What is... | December 8, 2010

What is causing later retirement?

The well-known economist John Maynard Keynes once said that by the year 2030 people in developed societies would be wealthy enough to devote most of their time to leisure rather than work. Keynes was right about many things – but with less than 15 years to go, this forecast looks amiss. If anything, people in rich countries are working longer.

Joy of (longer) life
People are living longer, especially in wealthy countries, thanks to better diets and more advanced medical treatments and cures. According to projections from the Organisation for Economic Co-operation and Development (OECD), 22.7% of men in its member countries will be aged over 65 by 2050, more than double the 10.9% in 2000. For women, the share is expected to rise to 27.1% from 13.9%. Likewise, a report in medical journal The Lancet forecasted that the majority of babies born in 2009 in the developed world were likely to survive into the next century, such is the pace of increase in life expectancies.

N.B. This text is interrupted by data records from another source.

<file path="config.mk">
export PLATFORM = sky130hd
export DESIGN_NAME = key_event_decoder
export DESIGN_NICKNAME = d
export VERILOG_FILES = /design/src/rtl/key_event_decoder.sv
export SDC_FILE = /design/constraint.sdc
export NUM_CORES = 1
export LEC_CHECK = 0
export ABC_AREA = 1
export CAP_MARGIN = 40
export CELL_PAD_IN_SITES_DETAIL_PLACEMENT = 1
export CELL_PAD_IN_SITES_GLOBAL_PLACEMENT = 1
export CORE_ASPECT_RATIO = 1.4
export CORE_MARGIN = 2
export CORE_UTILIZATION = 44
export CTS_BUF_LIST = sky130_fd_sc_hd__clkbuf_16
export DETAILED_ROUTE_END_ITERATION = 16
export PLACE_DENSITY_LB_ADDON = 0.1
export SYNTH_ARGS = -nofsm -noshare
export SYNTH_HDL_FRONTEND = slang
export SYNTH_SLANG_ARGS = --single-unit
</file>
<file path="constraint.sdc">
create_clock -name clk -period 2.2 [get_ports clk]
set_input_delay 0.44 -clock clk [delete_from_list [all_inputs] [get_ports clk]]
set_output_delay 0.44 -clock clk [all_outputs]
set_load 0.01 [all_outputs]
</file>
<file path="src/rtl/key_event_decoder.sv">
// rtl/key_event_decoder.sv - classifies debounced key pulses into click, double click, long press and auto-repeat
//
// Ports:
//   clk          system clock
//   rst          synchronous, active-high reset
//   keyPress     one-cycle pulse, debounced press
//   keyRelease   one-cycle pulse, debounced release
//   click        one-cycle pulse, single click
//   doubleClick  one-cycle pulse, double click
//   longPress    one-cycle pulse, hold reached LONG_CYCLES
//   repeatTick   one-cycle pulse, periodic while long-held
//   held         level, key currently considered down
module key_event_decoder #(
    parameter int LONG_CYCLES   = 50_000_000,
    parameter int GAP_CYCLES    = 15_000_000,
    parameter int REPEAT_CYCLES = 10_000_000,
    parameter int CNT_W         = 30
) (
    input  logic clk,
    input  logic rst,
    input  logic keyPress,
    input  logic keyRelease,
    output logic click,
    output logic doubleClick,
    output logic longPress,
    output logic repeatTick,
    output logic held
);

    typedef enum logic [2:0] {
        IDLE      = 3'd0,
        PRESSED1  = 3'd1,
        WAIT_GAP  = 3'd2,
        PRESSED2  = 3'd3,
        LONG_HOLD = 3'd4
    } state_t;

    localparam logic [CNT_W-1:0] CNT_ONE     = CNT_W'(1);
    localparam logic [CNT_W-1:0] LONG_TERM   = CNT_W'(LONG_CYCLES - 1);
    localparam logic [CNT_W-1:0] GAP_TERM    = CNT_W'(GAP_CYCLES - 1);
    localparam logic [CNT_W-1:0] REPEAT_TERM = CNT_W'(REPEAT_CYCLES - 1);

    state_t           state;
    state_t           state_nxt;
    logic [CNT_W-1:0] cnt;
    logic [CNT_W-1:0] cnt_nxt;
    logic             click_nxt;
    logic             double_click_nxt;
    logic             long_press_nxt;
    logic             repeat_tick_nxt;
    logic             held_nxt;

    always_ff @(posedge clk) begin
        if (rst) begin
            state       <= IDLE;
            cnt         <= '0;
            click       <= 1'b0;
            doubleClick <= 1'b0;
            longPress   <= 1'b0;
            repeatTick  <= 1'b0;
            held        <= 1'b0;
        end else begin
            state       <= state_nxt;
            cnt         <= cnt_nxt;
            click       <= click_nxt;
            doubleClick <= double_click_nxt;
            longPress   <= long_press_nxt;
            repeatTick  <= repeat_tick_nxt;
            held        <= held_nxt;
        end
    end

    // The press/release pulse cycle itself is the first elapsed cycle of the
    // hold and gap windows, so entering PRESSED1 or WAIT_GAP loads the timer
    // with 1. This puts longPress at T_press+LONG_CYCLES and click at
    // T_release+GAP_CYCLES once the registered output delay is included.
    // LONG_HOLD is entered one cycle after its terminal count and starts at 0.
    always_comb begin
        state_nxt        = state;
        cnt_nxt          = cnt;
        click_nxt        = 1'b0;
        double_click_nxt = 1'b0;
        long_press_nxt   = 1'b0;
        repeat_tick_nxt  = 1'b0;

        case (state)
            IDLE: begin
                cnt_nxt = '0;
                if (keyPress) begin
                    state_nxt = PRESSED1;
                    cnt_nxt   = CNT_ONE;
                end
            end
            PRESSED1: begin
                // A release on the terminal cycle beats the long-press timeout.
                if (keyRelease) begin
                    state_nxt = WAIT_GAP;
                    cnt_nxt   = CNT_ONE;
                end else if (cnt == LONG_TERM) begin
                    long_press_nxt = 1'b1;
                    state_nxt      = LONG_HOLD;
                    cnt_nxt        = '0;
                end else begin
                    cnt_nxt = cnt + CNT_ONE;
                end
            end
            WAIT_GAP: begin
                // A press on the terminal cycle beats the click timeout.
                if (keyPress) begin
                    state_nxt = PRESSED2;
                    cnt_nxt   = '0;
                end else if (cnt == GAP_TERM) begin
                    click_nxt = 1'b1;
                    state_nxt = IDLE;
                    cnt_nxt   = '0;
                end else begin
                    cnt_nxt = cnt + CNT_ONE;
                end
            end
            PRESSED2: begin
                // No timeout: a long second hold still ends as a double click.
                cnt_nxt = '0;
                if (keyRelease) begin
                    double_click_nxt = 1'b1;
                    state_nxt        = IDLE;
                end
            end
            LONG_HOLD: begin
                if (keyRelease) begin
                    state_nxt = IDLE;
                    cnt_nxt   = '0;
                end else if (cnt == REPEAT_TERM) begin
                    repeat_tick_nxt = 1'b1;
                    cnt_nxt         = '0;
                end else begin
                    cnt_nxt = cnt + CNT_ONE;
                end
            end
            default: begin
                state_nxt = IDLE;
                cnt_nxt   = '0;
            end
        endcase

        held_nxt = (state_nxt == PRESSED1) || (state_nxt == PRESSED2) ||
                   (state_nxt == LONG_HOLD);
    end

endmodule

</file>
==> reports/results.txt <==
The via count normalized by instance count was 5.22. Yosys attributes the largest share of cell area to sky130_fd_sc_hd__dfxtp_1 31%, sky130_fd_sc_hd__nand2_1 13%, sky130_fd_sc_hd__nor2_1 9.5%. The tools report the wire length of the first global-routing pass as 11.7 mm. For flop-to-flop paths, the worst setup slack is 0.30 ns. The layout-stage area growth over the synthesis result is 10.6%, and the leakage dissipation is 0.942 nW.

The number of I/O pins is 9, and the worst clock skew is 0.00496 ns. The slew at the pin with the worst max-slew slack is 0.440 ns. The final period utilization is 0.863.

The tools report the share of synthesized area occupied by flip-flops and latches as 0.314. The signal arrival time at the worst endpoint was 2.05 ns. In this run the worst hold path is classified as flop to flop. The portion of synthesized cell area occupied by the leading cell type was 0.314; the number of vias in the routed layout was 2350.

The worst hold path was traced through 2 stages. For this block, the initial DRC count from the detailed router was 61. For the global placement routability congestion, the log shows 0.923. In the final design database the tool counted 387 nets.

For this run the aggregate overflow at the end of global routing stands at 0. Unique cell type count in the Yosys netlist: 27. Setup repair after global routing left no endpoint under its margin. The worst setup path is captured at a flop. Clock-pin slew was measured on the worst setup and hold paths at 0.06 ns. The cell depth of the worst flop-to-flop path was 9; the number of antenna violations at the first check in global routing was 0.

The number of clock buffers inserted by TritonCTS was 5. Fill cells in the final layout number 760. For the worst-case headroom to the max-slew limit, the log shows 0.707. For the worst setup path, the data required time is 2.35 ns. The tools report the area of the core as 0.00541 mm². The overall die area was 0.00612 mm².

Once detailed placement completed, the half-perimeter wirelength came to 5.73 mm. The tools report the starting utilization of the core area as 0.448. The number of levels in the clock H-tree is 2.

Once placement completed, the tool counted placed cells totaling 443. After detailed routing, the number of remaining DRC violations is 0. The tools report the total global-route track usage as 0.256.

The final design utilization came out at 0.496. For the met3 layer wire length in the routed design, the log shows 116 µm. Yosys printed 0 warnings.

For the cell area after synthesis, the log shows 0.00242 mm². Root cell of the clock tree: sky130_fd_sc_hd__clkbuf_16. After routing, the total negative slack on setup checks comes to 0 ns. The clock passes through at most 2 buffers. Highest net fanout along the worst path: 26. The insertion delay of the later-clocked pin in the worst-skew pair came out at 0.28 ns. The top cell types in the final layout, fill and taps aside, are 86 x sky130_fd_sc_hd__nand2_1, 61 x sky130_fd_sc_hd__nor2_1, 43 x sky130_fd_sc_hd__inv_1. The highest achievable clock rate came out at 527 MHz. The count of hold buffers inserted by post-cts repair was 0. The critical path is of the flop to flop type. TritonCTS built the clock tree.

The met1 routed wirelength after detailed routing was 2.92 mm. Each instance of the synthesized netlist takes up on average 6.55 µm². Summing all non-filler instances in the final layout gives an area of 0.00268 mm².

The count of final setup violators is 0, and the least setup slack across all paths after layout is 0.302 ns. In the final routed layout, each cell accounts on average for 15.8 µm. The highest signal layer in the routed design was met4. Summing all placed instances gives a cell area of 0.00254 mm². The flow ran to the end, and the final reports show no timing, DRC or antenna violations.

After layout, the minimum clock period comes to 1.90 ns. Before CTS, the worst setup slack after placement is 0.0989 ns. The detail route stage leaves a number of antenna-violating nets equal to 0. STA classifies the critical path startpoint as a flop. The repair_antennas step left the layout with diodes totalling 0. For hold timing, the worst endpoint is cnt[29]$_SDFF_PP0_.

In the synthesized netlist, the number of instances is 370. Entering global routing, the biggest net connects 27 pins. The number of rows in the core area came out at 32. The routed design has 7.12 mm of wire. The worst register-to-register path begins at cnt[13]$_SDFF_PP0_.

Buffers added to address setup during post-CTS repair amount to 0. The worst-case IR drop observed on VDD is 0.293 mV. The count of endpoints failing hold in the final timing report is 0, and the number of optimization iterations in the first detailed-route pass is 4. Fraction of layout cells with a size suffix above 1: 0.141. The number of nets produced by synthesis was 375. Leaving out fill and tap cells, the most frequent cell in the layout is sky130_fd_sc_hd__nand2_1. The startpoint of the worst hold path is cnt[29]$_SDFF_PP0_. After the flow finishes, the layout carries non-filler instances totaling 450. In this run, post-CTS repair resized a total of 0 instances. Max-cap violations in this run came to 0.

Routed wire length on met2: 3.79 mm. The count of input and output buffers works out to 8. The synthesized design contains 38 register bits. The number of global-route vias before repair was 2470. sky130_fd_sc_hd__dfxtp_1 takes more of the synthesized area than any other cell. In this run the power density over the cells is 554 mW/mm². For this design, the sink count on the clock tree is 38. The endpoint of the lowest-slack register-to-register path was cnt[26]$_SDFF_PP0_. The final-report max-slew violation count is 0, and the horizontal die dimension is 66.7 µm. Die boundary height: 91.8 µm.
## final cells by class
class                      instances  area, µm²  area share
clock inverter                     2       10.0     0.00374
inverter                          47        176      0.0659
multi-input combinational        278       1410       0.527
tap                               68       85.1      0.0318
timing repair buffer              12        110      0.0411
clock buffer                       5        125      0.0467
sequential                        38        761       0.284
## cells by family (layout without fill, tap and decap cells)
| kind of cell | after synthesis | count (layout) | synth area share |
|---|---|---|---|
| AOI/OAI and AO/OA | 9 | 9 | 0.0191 |
| adders and majority gates | 1 | 1 | 0.00516 |
| xor gates and xnor gates | 24 | 24 | 0.0868 |
| buffers and inverters | 54 | 66 | 0.103 |
| and+or+nand+nor | 244 | 244 | 0.472 |
| DFF | 38 | 38 | 0.314 |
## worst max-delay path: stages (launching register included)
cell and delay [ns]:
sky130_fd_sc_hd__dfxtp_1 0.47, sky130_fd_sc_hd__nand2_1 0.17, sky130_fd_sc_hd__nor2_2 0.21, sky130_fd_sc_hd__nand2_1 0.10, sky130_fd_sc_hd__nor2_2 0.09, sky130_fd_sc_hd__nand2_2 0.07, sky130_fd_sc_hd__nand4_2 0.11, sky130_fd_sc_hd__nand3_4 0.10
sky130_fd_sc_hd__nand2_4 0.35, sky130_fd_sc_hd__nor2_1 0.10
## state kept, by name (all words and copies together) (netlist names)
| signal | count |
|---|---|
| held | 1 |
| doubleClick | 1 |
| cnt | 30 |
| longPress | 1 |
| state | 3 |
| repeatTick | 1 |
| click | 1 |
## layer usage
metal  up-vias  global-route usage
met3        23              0.0368
met5         -                   0
met1      1118               0.281
met2        28               0.458
met4         0               0.136
li1       1181                   -
## cells in the mapped netlist, drive strengths merged
master  number
buf          7
xor2        20
o21ai        6
inv         46
a31oi        1
dfxtp       38
nor2        91
xnor2        4
ha           1
nand3       26
nor3        18
clkinv       1
nor4         2
nand2       92
nand4       15
a21oi        2
## how the worst max path moves through the flow
stage	start	slack, ns	to
2_1_floorplan	cnt[0]$_SDFF_PP0_	0.62	cnt[6]$_SDFF_PP0_
3_3_place_gp	keyRelease	0.20	cnt[21]$_SDFF_PP0_
3_5_place_dp	keyRelease	0.1	cnt[26]$_SDFF_PP0_
4_1_cts	cnt[22]$_SDFF_PP0_	0.27	cnt[26]$_SDFF_PP0_
5_1_grt	cnt[23]$_SDFF_PP0_	0.16	cnt[26]$_SDFF_PP0_
6_report	cnt[13]$_SDFF_PP0_	0.30	cnt[26]$_SDFF_PP0_
## per-stage QoR
| step | total power [mW] | hold slack (ns) |
|---|---|---|
| 3_5_place_dp | 0.810 | 0.565 |
| 6_report | 1.48 | 0.578 |
| 3_3_place_gp | 0.807 | 0.553 |
| 4_1_cts | 1.50 | 0.584 |
| 2_1_floorplan | 0.784 | 0.504 |
| 5_1_grt | 1.53 | 0.594 |
## where the power goes
part / switching, mW / leakage (nW) / internal, mW
clock network: 0.280 / 0.0694 / 0.409
logic: 0.0542 / 0.566 / 0.0302
registers: 0.0109 / 0.307 / 0.698
Power figures use the tool's default switching activity.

Longer lives tend to put a greater burden on people of working age to pay taxes to fund healthcare costs – unless people work longer.

Off to work we go
Instead of finishing work at an official retirement age,greater number of people are continuing to work into their golden years. OECD figures say that in Korea the average man clocks in until he’s over 71 (or more than 11 years beyond retirement age). A poll in the United Kingdom by an insurance company in 2010 found 70% of people intended to work beyond the traditional retirement age, with one in 10 expecting to work until they died. The main reasons those surveyed, planned to work longer was to maintain their financial well-being.

Age limits are going up 
Governments around the globe are tackling the financial impact of ageing populations by raising state pension ages. Spain recently announced plans to raise its official retirement age from 65 to 67. The country is not alone, with the UK government’s State Pension Age Review reporting almost all developed countries plan to raise the state pension age to 67 or 68 – or to cut the benefits in some other way.

While effective at cutting costs, raising the state pension age is not popular. In an eZonomics poll in 2009 that asked whether governments should be raising the state pension age, 60% responded “no” and a further 8% were unsure.

Grey is the colour
Older people in the past faced obstacles to securing jobs. The OECD set out reforms needed to raise the employment rate of older people in its Live Longer, Work Longer report, issued in 2006. It suggested:

  • Providing strong financial incentives to carry on working and eliminating subsidised pathways to early retirement
  • Adapting wage-setting and employment practices to ensure employers have stronger incentives to hire and retain older workers
  • Giving older workers help and encouragement to improve their employability
  • Shifting attitudes of both employers and older workers.

It seems that however old you are, there's a question around when you can finally hang up your boots – making it more important to plan for your golden years.